- _EXERCISE DATA_
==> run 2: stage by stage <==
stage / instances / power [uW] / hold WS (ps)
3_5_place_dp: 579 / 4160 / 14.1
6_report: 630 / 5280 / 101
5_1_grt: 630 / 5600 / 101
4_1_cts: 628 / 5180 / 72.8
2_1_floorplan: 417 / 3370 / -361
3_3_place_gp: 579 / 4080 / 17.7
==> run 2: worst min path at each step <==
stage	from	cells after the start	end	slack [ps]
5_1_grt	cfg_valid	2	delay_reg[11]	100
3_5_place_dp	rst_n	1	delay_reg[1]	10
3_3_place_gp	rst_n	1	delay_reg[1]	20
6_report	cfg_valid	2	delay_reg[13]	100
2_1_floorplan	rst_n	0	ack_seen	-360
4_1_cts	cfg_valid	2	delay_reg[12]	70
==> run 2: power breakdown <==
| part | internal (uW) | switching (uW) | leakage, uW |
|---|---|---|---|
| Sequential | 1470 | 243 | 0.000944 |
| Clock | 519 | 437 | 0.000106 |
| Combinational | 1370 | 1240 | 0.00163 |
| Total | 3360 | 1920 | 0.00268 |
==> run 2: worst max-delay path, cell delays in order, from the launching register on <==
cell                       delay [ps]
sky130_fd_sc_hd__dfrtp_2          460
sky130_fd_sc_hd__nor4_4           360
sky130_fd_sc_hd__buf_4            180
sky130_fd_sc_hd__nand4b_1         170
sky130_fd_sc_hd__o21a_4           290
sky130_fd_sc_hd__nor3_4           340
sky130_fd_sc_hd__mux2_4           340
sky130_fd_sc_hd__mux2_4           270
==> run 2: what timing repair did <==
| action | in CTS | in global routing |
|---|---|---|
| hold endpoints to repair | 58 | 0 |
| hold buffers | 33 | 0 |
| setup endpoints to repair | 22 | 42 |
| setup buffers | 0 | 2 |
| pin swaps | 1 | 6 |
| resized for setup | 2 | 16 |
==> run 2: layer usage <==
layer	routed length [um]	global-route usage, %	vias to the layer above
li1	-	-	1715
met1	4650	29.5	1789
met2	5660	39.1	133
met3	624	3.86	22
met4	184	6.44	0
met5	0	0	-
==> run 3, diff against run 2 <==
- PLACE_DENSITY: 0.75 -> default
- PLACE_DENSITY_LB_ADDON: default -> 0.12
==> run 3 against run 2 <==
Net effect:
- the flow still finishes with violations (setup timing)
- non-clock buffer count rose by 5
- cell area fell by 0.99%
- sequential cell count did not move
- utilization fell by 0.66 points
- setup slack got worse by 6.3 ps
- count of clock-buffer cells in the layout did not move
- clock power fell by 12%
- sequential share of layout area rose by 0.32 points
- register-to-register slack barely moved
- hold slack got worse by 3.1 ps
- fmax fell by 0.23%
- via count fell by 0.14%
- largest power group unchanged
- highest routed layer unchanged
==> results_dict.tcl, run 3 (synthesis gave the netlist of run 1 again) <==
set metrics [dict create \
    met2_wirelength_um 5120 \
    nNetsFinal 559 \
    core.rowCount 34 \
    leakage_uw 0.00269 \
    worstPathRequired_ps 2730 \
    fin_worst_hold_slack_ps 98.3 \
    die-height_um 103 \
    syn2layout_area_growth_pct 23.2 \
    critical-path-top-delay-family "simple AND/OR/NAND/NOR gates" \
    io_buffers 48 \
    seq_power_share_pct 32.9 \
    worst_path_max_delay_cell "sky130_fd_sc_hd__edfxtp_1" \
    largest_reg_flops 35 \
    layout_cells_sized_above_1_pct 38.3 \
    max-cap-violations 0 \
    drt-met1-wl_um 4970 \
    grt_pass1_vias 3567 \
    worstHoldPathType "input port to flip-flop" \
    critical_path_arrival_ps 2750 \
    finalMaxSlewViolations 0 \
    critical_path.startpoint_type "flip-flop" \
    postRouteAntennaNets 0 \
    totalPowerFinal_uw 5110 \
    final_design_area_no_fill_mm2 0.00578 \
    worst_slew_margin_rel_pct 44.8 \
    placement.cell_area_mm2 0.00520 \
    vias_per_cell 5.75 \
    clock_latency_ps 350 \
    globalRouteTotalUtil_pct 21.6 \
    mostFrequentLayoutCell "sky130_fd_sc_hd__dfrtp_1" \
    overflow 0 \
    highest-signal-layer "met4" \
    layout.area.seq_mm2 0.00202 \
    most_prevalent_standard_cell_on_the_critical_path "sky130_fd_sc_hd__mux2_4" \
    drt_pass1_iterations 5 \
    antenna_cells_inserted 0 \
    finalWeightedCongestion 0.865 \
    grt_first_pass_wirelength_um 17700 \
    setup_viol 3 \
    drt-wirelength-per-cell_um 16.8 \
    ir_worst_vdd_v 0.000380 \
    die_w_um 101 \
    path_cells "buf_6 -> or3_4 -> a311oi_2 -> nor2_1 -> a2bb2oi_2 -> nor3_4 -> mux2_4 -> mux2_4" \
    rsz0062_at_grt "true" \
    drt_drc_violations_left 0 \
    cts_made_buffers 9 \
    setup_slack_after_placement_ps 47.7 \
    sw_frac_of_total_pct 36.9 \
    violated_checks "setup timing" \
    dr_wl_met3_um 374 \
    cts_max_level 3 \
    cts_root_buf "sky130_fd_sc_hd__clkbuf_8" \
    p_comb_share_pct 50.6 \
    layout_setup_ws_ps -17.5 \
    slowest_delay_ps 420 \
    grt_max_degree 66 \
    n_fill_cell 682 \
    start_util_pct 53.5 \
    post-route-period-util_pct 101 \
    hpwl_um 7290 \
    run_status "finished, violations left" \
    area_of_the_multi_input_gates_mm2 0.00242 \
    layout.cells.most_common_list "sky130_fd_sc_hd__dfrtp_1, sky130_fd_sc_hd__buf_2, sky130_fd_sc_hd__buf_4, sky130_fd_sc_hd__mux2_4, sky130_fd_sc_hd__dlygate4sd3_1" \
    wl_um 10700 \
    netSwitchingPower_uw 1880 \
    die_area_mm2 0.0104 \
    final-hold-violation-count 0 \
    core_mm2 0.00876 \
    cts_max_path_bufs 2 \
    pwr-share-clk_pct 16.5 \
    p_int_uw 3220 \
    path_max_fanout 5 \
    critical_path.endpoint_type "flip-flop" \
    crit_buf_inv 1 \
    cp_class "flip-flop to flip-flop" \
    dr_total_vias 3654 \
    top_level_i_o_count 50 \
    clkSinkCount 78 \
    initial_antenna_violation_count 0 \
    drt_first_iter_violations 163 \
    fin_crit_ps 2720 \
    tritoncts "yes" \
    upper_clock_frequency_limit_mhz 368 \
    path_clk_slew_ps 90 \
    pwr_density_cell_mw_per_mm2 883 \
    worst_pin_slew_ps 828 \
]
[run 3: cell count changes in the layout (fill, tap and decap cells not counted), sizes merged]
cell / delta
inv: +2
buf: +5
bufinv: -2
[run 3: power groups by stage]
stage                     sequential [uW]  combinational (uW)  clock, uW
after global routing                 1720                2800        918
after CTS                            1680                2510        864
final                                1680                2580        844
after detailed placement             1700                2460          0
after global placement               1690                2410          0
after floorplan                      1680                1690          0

---

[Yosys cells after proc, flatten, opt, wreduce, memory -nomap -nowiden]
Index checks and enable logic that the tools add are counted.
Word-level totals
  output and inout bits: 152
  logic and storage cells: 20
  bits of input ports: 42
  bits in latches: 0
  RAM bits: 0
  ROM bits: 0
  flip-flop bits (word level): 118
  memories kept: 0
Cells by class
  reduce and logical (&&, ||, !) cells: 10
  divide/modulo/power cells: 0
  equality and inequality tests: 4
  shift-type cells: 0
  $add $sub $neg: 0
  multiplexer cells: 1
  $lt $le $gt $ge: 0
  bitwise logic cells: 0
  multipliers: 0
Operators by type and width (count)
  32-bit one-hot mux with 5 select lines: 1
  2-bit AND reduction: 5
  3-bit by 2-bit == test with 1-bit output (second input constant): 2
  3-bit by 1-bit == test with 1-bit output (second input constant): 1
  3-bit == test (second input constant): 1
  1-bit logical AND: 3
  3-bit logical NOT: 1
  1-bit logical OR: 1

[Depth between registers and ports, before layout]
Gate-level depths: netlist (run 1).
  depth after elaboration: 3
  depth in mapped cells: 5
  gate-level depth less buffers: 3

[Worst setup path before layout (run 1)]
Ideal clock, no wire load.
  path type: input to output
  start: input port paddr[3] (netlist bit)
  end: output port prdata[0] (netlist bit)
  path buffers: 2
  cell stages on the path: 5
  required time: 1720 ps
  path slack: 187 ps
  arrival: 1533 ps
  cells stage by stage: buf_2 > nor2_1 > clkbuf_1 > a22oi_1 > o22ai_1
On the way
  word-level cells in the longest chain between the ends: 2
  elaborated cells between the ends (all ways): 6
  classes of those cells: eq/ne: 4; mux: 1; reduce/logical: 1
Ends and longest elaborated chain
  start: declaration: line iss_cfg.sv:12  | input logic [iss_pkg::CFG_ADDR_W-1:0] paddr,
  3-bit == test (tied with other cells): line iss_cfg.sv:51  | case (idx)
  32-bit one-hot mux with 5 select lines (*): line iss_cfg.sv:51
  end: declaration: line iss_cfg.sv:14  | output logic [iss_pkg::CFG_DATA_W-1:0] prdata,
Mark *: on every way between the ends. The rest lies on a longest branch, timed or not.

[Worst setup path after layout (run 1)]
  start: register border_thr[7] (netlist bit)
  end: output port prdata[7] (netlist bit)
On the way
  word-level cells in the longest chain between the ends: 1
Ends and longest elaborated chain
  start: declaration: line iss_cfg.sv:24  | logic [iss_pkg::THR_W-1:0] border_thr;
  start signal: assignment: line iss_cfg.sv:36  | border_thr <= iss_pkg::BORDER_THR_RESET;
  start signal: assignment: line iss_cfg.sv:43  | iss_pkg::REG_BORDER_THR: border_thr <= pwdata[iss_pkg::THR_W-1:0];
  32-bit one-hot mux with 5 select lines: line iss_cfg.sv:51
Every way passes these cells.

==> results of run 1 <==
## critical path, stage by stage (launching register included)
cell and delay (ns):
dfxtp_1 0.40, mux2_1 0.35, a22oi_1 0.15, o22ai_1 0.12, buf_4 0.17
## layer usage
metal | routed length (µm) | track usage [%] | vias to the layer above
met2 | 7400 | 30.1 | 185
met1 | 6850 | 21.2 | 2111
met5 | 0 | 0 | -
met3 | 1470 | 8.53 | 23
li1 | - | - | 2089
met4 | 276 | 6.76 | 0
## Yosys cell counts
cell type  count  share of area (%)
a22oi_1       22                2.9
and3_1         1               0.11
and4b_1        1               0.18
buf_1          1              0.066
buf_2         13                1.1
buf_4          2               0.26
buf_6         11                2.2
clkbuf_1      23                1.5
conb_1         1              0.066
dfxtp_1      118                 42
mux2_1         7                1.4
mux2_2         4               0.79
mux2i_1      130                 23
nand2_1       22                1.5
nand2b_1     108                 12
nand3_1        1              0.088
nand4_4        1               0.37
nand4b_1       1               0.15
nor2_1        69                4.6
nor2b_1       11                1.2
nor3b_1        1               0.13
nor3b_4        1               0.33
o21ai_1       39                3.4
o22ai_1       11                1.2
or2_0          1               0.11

- _REQUIRED WORK_
Set down, exactly as they stand above, the lines starting with the line with "buffers | 33 | 0 |" and going on through the line with "- the flow still", and no others.

- _ANSWER SPACE_
| hold buffers | 33 | 0 |
| setup endpoints to repair | 22 | 42 |
| setup buffers | 0 | 2 |
| pin swaps | 1 | 6 |
| resized for setup | 2 | 16 |
==> run 2: layer usage <==
layer	routed length [um]	global-route usage, %	vias to the layer above
li1	-	-	1715
met1	4650	29.5	1789
met2	5660	39.1	133
met3	624	3.86	22
met4	184	6.44	0
met5	0	0	-
==> run 3, diff against run 2 <==
- PLACE_DENSITY: 0.75 -> default
- PLACE_DENSITY_LB_ADDON: default -> 0.12
==> run 3 against run 2 <==
Net effect:
- the flow still finishes with violations (setup timing)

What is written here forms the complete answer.